Small models, big threats: Characterizing safety challenges from low-compute AI models
Prateek Puri
TL;DR
The paper examines how capabilities once confined to frontier models are diffusing into low-compute, sub-30B parameter AI systems, threatening safety with modest hardware. By analyzing over 5,000 open-source LLMs from HuggingFace, it shows that the size required for competitive benchmarks has dropped up to roughly $10\times$ while performance at a fixed size improves over time. It then simulates the compute budgets needed for social-harm campaigns (disinformation, spear-phishing, voice cloning, deepfakes) and finds that such campaigns are feasible on consumer devices and cheap clusters, anchoring the risk in real-world hardware access.

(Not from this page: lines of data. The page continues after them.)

`config.mk`:
```
export PLATFORM = sky130hd
export DESIGN_NAME = rgb_fade_sequencer
export DESIGN_NICKNAME = d
export VERILOG_FILES = /design/src/rtl/rgb_pkg.sv /design/src/rtl/rgb_step_timer.sv /design/src/rtl/rgb_fade_sequencer.sv
export SDC_FILE = /design/constraint.sdc
export NUM_CORES = 1
export LEC_CHECK = 0
export CAP_MARGIN = 40
export CORE_MARGIN = 2
export CORE_UTILIZATION = 64
export CTS_BUF_LIST = sky130_fd_sc_hd__clkbuf_4
export CTS_CLUSTER_DIAMETER = 40
export DETAILED_ROUTE_END_ITERATION = 8
export PLACE_DENSITY = 0.86
export SYNTH_ARGS = -nofsm -noshare
export SYNTH_HDL_FRONTEND = slang
export SYNTH_SLANG_ARGS = --single-unit
```
`constraint.sdc`:
```
create_clock -name clk -period 5 [get_ports clk]
set_input_delay 0.75 -clock clk [delete_from_list [all_inputs] [get_ports clk]]
set_output_delay 0.75 -clock clk [all_outputs]
set_load 0.01 [all_outputs]
```
`src/rtl/rgb_pkg.sv`:
```
// Shared definitions for the RGB fade sequencer: command byte layout,
// FSM state encoding, default timing values and the one-level step helper.
package rgb_pkg;

  // Host / PWM command byte layout
  localparam int MODE_BIT  = 7;
  localparam int COLOR_MSB = 6;
  localparam int COLOR_LSB = 4;
  localparam int LEVEL_MSB = 3;
  localparam int LEVEL_LSB = 0;

  // Default timing (clk cycles)
  localparam int DEF_STEP_CYCLES = 1_000_000;
  localparam int DEF_GAP_CYCLES  = 4;

  typedef enum logic [1:0] {
    S_IDLE      = 2'd0,
    S_ISSUE     = 2'd1,
    S_GAP       = 2'd2,
    S_FADE_WAIT = 2'd3
  } state_t;

  // Move a 4-bit level one step toward target; saturates at target, never wraps.
  function automatic logic [3:0] step_toward(input logic [3:0] cur, input logic [3:0] target);
    if (target > cur) return cur + 4'd1;
    else if (target < cur) return cur - 4'd1;
    else return cur;
  endfunction

endpackage

```
`src/rtl/rgb_step_timer.sv`:
```
// Loadable down-counter. expired is high whenever the count has reached zero;
// a load restarts the count from load_val on the next cycle.
module rgb_step_timer #(
  parameter int STEP_CYCLES = 16
) (
  input  logic                               clk,
  input  logic                               rst,
  input  logic                               load,
  input  logic [$clog2(STEP_CYCLES+1)-1:0]   load_val,
  output logic                               expired
);
  localparam int W = $clog2(STEP_CYCLES + 1);

  logic [W-1:0] count;

  // Count down to zero and stay there until reloaded
  always_ff @(posedge clk or posedge rst) begin
    if (rst) count <= '0;
    else if (load) count <= load_val;
    else if (count != '0) count <= count - W'(1);
  end

  assign expired = (count == '0);

endmodule

```
`src/rtl/rgb_fade_sequencer.sv`:
```
// Turns host command bytes into PWM driver commands, either immediately or as
// a one-level-per-step fade, while keeping command pulses at least GAP_CYCLES
// apart so the PWM driver's two-cycle handshake never misses one.
//
// Handshake: rx_valid is a one-cycle strobe qualifying rx_data; every byte is
// captured (no backpressure), a byte still pending when the next arrives is
// replaced and overrun pulses. cmd_valid is a one-cycle strobe qualifying
// cmd_out; the PWM side is assumed always ready given the enforced spacing.
module rgb_fade_sequencer
  import rgb_pkg::*;
#(
  parameter int STEP_CYCLES = DEF_STEP_CYCLES,
  parameter int GAP_CYCLES  = DEF_GAP_CYCLES
) (
  input  logic       clk,
  input  logic       rst,
  input  logic [7:0] rx_data,
  input  logic       rx_valid,
  output logic [7:0] cmd_out,
  output logic       cmd_valid,
  output logic       busy,
  output logic       overrun
);
  localparam int TW = $clog2(STEP_CYCLES + 1);
  // Timer loaded in the ISSUE cycle expires on the last GAP cycle; reloaded
  // there it expires on the cycle before the next fade step is issued.
  localparam logic [TW-1:0] GAP_LOAD  = TW'(GAP_CYCLES - 3);
  localparam logic [TW-1:0] WAIT_LOAD = TW'(STEP_CYCLES - GAP_CYCLES);

  state_t      state;
  logic        pend_valid;
  logic [7:0]  pend_data;
  logic [2:0]  cur_color;
  logic [3:0]  cur_level;
  logic        fade_active;
  logic [3:0]  fade_target;

  logic        consume;
  logic [3:0]  pend_level;
  logic        pend_fade;
  logic [3:0]  first_level;
  logic [7:0]  consume_cmd;
  logic        timer_load;
  logic [TW-1:0] timer_val;
  logic        timer_expired;

  assign consume = (state == S_IDLE) && pend_valid;
  assign busy    = (state != S_IDLE) || pend_valid;

  // First command produced by the pending byte (a fade starts one step away)
  always_comb begin
    pend_level  = pend_data[LEVEL_MSB:LEVEL_LSB];
    pend_fade   = pend_data[MODE_BIT] && (pend_level != cur_level);
    first_level = pend_fade ? step_toward(cur_level, pend_level) : pend_level;
    consume_cmd = {1'b0, pend_data[COLOR_MSB:COLOR_LSB], first_level};
  end

  assign timer_load = (state == S_ISSUE) || ((state == S_GAP) && timer_expired);
  assign timer_val  = (state == S_ISSUE) ? GAP_LOAD : WAIT_LOAD;

  rgb_step_timer #(.STEP_CYCLES(STEP_CYCLES)) u_timer (
    .clk      (clk),
    .rst      (rst),
    .load     (timer_load),
    .load_val (timer_val),
    .expired  (timer_expired)
  );

  // One-deep pending byte; a byte replaced before consumption flags overrun
  always_ff @(posedge clk or posedge rst) begin
    if (rst) begin
      pend_valid <= 1'b0;
      pend_data  <= '0;
      overrun    <= 1'b0;
    end else begin
      overrun <= rx_valid && pend_valid && !consume;
      if (rx_valid) begin
        pend_valid <= 1'b1;
        pend_data  <= rx_data;
      end else if (consume) begin
        pend_valid <= 1'b0;
      end
    end
  end

  // Command sequencing FSM: issue, enforce spacing, step fades, allow preemption
  always_ff @(posedge clk or posedge rst) begin
    if (rst) begin
      state       <= S_IDLE;
      cmd_out     <= '0;
      cmd_valid   <= 1'b0;
      cur_color   <= '0;
      cur_level   <= '0;
      fade_active <= 1'b0;
      fade_target <= '0;
    end else begin
      cmd_valid <= 1'b0;
      case (state)
        S_IDLE: begin
          if (pend_valid) begin
            cmd_out     <= consume_cmd;
            cmd_valid   <= 1'b1;
            fade_active <= pend_fade;
            fade_target <= pend_level;
            state       <= S_ISSUE;
          end
        end
        S_ISSUE: begin
          cur_color <= cmd_out[COLOR_MSB:COLOR_LSB];
          cur_level <= cmd_out[LEVEL_MSB:LEVEL_LSB];
          state     <= S_GAP;
        end
        S_GAP: begin
          if (timer_expired) begin
            if (pend_valid) begin
              state <= S_IDLE;
            end else if (fade_active && (cur_level != fade_target)) begin
              state <= S_FADE_WAIT;
            end else begin
              fade_active <= 1'b0;
              state       <= S_IDLE;
            end
          end
        end
        S_FADE_WAIT: begin
          if (pend_valid) begin
            state <= S_IDLE;
          end else if (timer_expired) begin
            cmd_out   <= {1'b0, cur_color, step_toward(cur_level, fade_target)};
            cmd_valid <= 1'b1;
            state     <= S_ISSUE;
          end
        end
        default: state <= S_IDLE;
      endcase
    end
  end

endmodule

```
# ---- Yosys cells after proc, flatten, opt, wreduce, memory -nomap -nowiden
# Cells that the tools add are included.
dict set report op_classes {
  add_sub_neg 3
  order_cmp 4
  eq_ne 12
  mux 30
  n_reduce_logical 21
}
# op n
set ops {}
lappend ops {{2-to-1 mux 20 bit} 3}
lappend ops {{2-to-1 mux 8 bit} 3}
lappend ops {{zero test 20 bit} 1}
lappend ops {{2-to-1 mux 4 bit} 5}
lappend ops {{nonzero test 20 bit} 1}
lappend ops {{subtractor 20 x 1 -> 20 bit, second input constant} 1}
lappend ops {{case mux 8 bit (2 select lines)} 1}
lappend ops {{2-to-1 mux 2 bit} 6}
lappend ops {{inequality test 2 bit, second input constant} 6}
lappend ops {{nonzero test 2 bit} 5}
lappend ops {{2-to-1 mux 1 bit} 9}
lappend ops {{> comparator 4 bit} 2}
lappend ops {{< comparator 4 bit} 2}
lappend ops {{inequality test 4 bit} 2}
lappend ops {{case mux 2 bit (4 select lines)} 1}
lappend ops {{logical AND 1 bit} 6}
lappend ops {{AND reduction 5 bit} 1}
lappend ops {{adder 4 x 1 -> 4 bit, second input constant} 1}
lappend ops {{== test 2 bit, second input constant} 2}
lappend ops {{case mux 1 bit (2 select lines)} 2}
lappend ops {{AND reduction 4 bit} 1}
lappend ops {{subtractor 4 x 1 -> 4 bit, second input constant} 1}
lappend ops {{inequality test 3 bit, second input constant} 1}
lappend ops {{AND reduction 3 bit} 1}
lappend ops {{5 further kinds} 6}
dict set report totals {
  ff_bits 53
  input_bits 11
}

# ---- Logic depth before layout (Yosys ltp)
# Gate-level depths: netlist of run 1.
dict set report logic_depth {
  depth_word 6
  mapped_depth 9
  ltp_nobuf 8
}

# ---- Hierarchy
# A second synthesis of run 1 with hierarchy kept.
dict set report unflattened {
  cells_unflattened 322
  hier_area_um2 3159.3
}
# mod n_inst cells_per_inst area_per_inst_um2
set modules_own_cells {}
lappend modules_own_cells {rgb_fade_sequencer 1 179 1821.7}
lappend modules_own_cells {rgb_step_timer 1 143 1337.5}

# ---- Least setup slack after synthesis of run 1
# OpenSTA, ideal clock, no wires.
dict set report synth_path {
  path_type {register to register}
  startpoint {reg u_timer.count[12]}
  endpoint {reg cmd_out[3]}
  setup_ps 73
  t_arrival_ps 2469
  slack_ps 2458
  stages_incl_launch_ff 7
  n_path_buf 0
  period_less_slack_ps 2542
  path_cell_list {dfrtp_1 > or4_4 > or4_4 > nor4b_4 > or4b_1 > nand3_1 > a21boi_2}
}
dict set report synth_between {
  elab_chain_cells 3
}
# item line_no
set synth_rtl {}
lappend synth_rtl {{from (decl)} rgb_step_timer.sv:14} ;# logic [W-1:0] count;
lappend synth_rtl {{from (signal assigned)} rgb_step_timer.sv:19} ;# else if (load) count <= load_val;
lappend synth_rtl {{from (signal assigned)} rgb_step_timer.sv:20} ;# else if (count != '0) count <= count - W'(1);
lappend synth_rtl {{zero test 20 bit} rgb_step_timer.sv:23} ;# assign expired = (count == '0);
lappend synth_rtl {{inequality test 2 bit (no line)} -}
lappend synth_rtl {{AND reduction 4 bit (no line)} -}
lappend synth_rtl {{to (signal assigned)} rgb_fade_sequencer.sv:101} ;# cmd_out <= consume_cmd;
lappend synth_rtl {{to (signal assigned)} rgb_fade_sequencer.sv:129} ;# cmd_out <= {1'b0, cur_color, step_toward(cur_level, fade_target)};
lappend synth_rtl {{to (decl)} rgb_fade_sequencer.sv:19} ;# output logic [7:0] cmd_out,
# Every way passes these cells.
# A chain may end at the register's enable or synchronous reset.

# ---- Worst setup path in the final report of run 1
dict set report layout_path {
  startpoint {reg u_timer.count[12]}
  endpoint {reg state[0]}
}
dict set report layout_between {
  elab_chain_cells 3
}
# item line_no
set layout_rtl {}
lappend layout_rtl {{zero test 20 bit *} rgb_step_timer.sv:23}
lappend layout_rtl {{inequality test 3 bit (no line) or inequality test 2 bit (tied branches)} -}
lappend layout_rtl {{AND reduction 3 bit (no line) *} -}
lappend layout_rtl {{to (signal assigned)} rgb_fade_sequencer.sv:89} ;# state <= S_IDLE;
lappend layout_rtl {{to (signal assigned)} rgb_fade_sequencer.sv:105} ;# state <= S_ISSUE;
lappend layout_rtl {{to (signal assigned)} rgb_fade_sequencer.sv:111} ;# state <= S_GAP;
lappend layout_rtl {{to (decl)} rgb_fade_sequencer.sv:30} ;# state_t state;
# Every way passes the cells marked *; elsewhere a longest branch is shown, timed or not.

The authors argue that existing governance focusing on high-compute thresholds misses these threats and propose alternative strategies—capability-based risk evaluation, defensive AI, and resilience measures—emphasizing the need for collaboration among policymakers, researchers, and industry to address a broader class of risks.
Abstract
Artificial intelligence (AI) systems are revolutionizing fields such as medicine, drug discovery, and materials science; however, many technologists and policymakers are also concerned about the technology's risks. To date, most concrete policies around AI governance have focused on managing AI risk by considering the amount of compute required to operate or build a given AI system. However, low-compute AI systems are becoming increasingly more performant - and more dangerous. Driven by agentic workflows, parameter quantization, and other model compression techniques, capabilities once only achievable on frontier-level systems have diffused into low-resource models deployable on consumer devices. In this report, we profile this trend by downloading historical benchmark performance data for over 5,000 large language models (LLMs) hosted on HuggingFace, noting the model size needed to achieve competitive LLM benchmarks has decreased by more than 10X over the past year. We then simulate the computational resources needed for an actor to launch a series of digital societal harm campaigns - such as disinformation botnets, sexual extortion schemes, voice-cloning fraud, and others - using low-compute open-source models and find nearly all studied campaigns can easily be executed on consumer-grade hardware. This position paper argues that protection measures for high-compute models leave serious security holes for their low-compute counterparts, meaning it is urgent both policymakers and technologists make greater efforts to understand and address this emerging class of threats.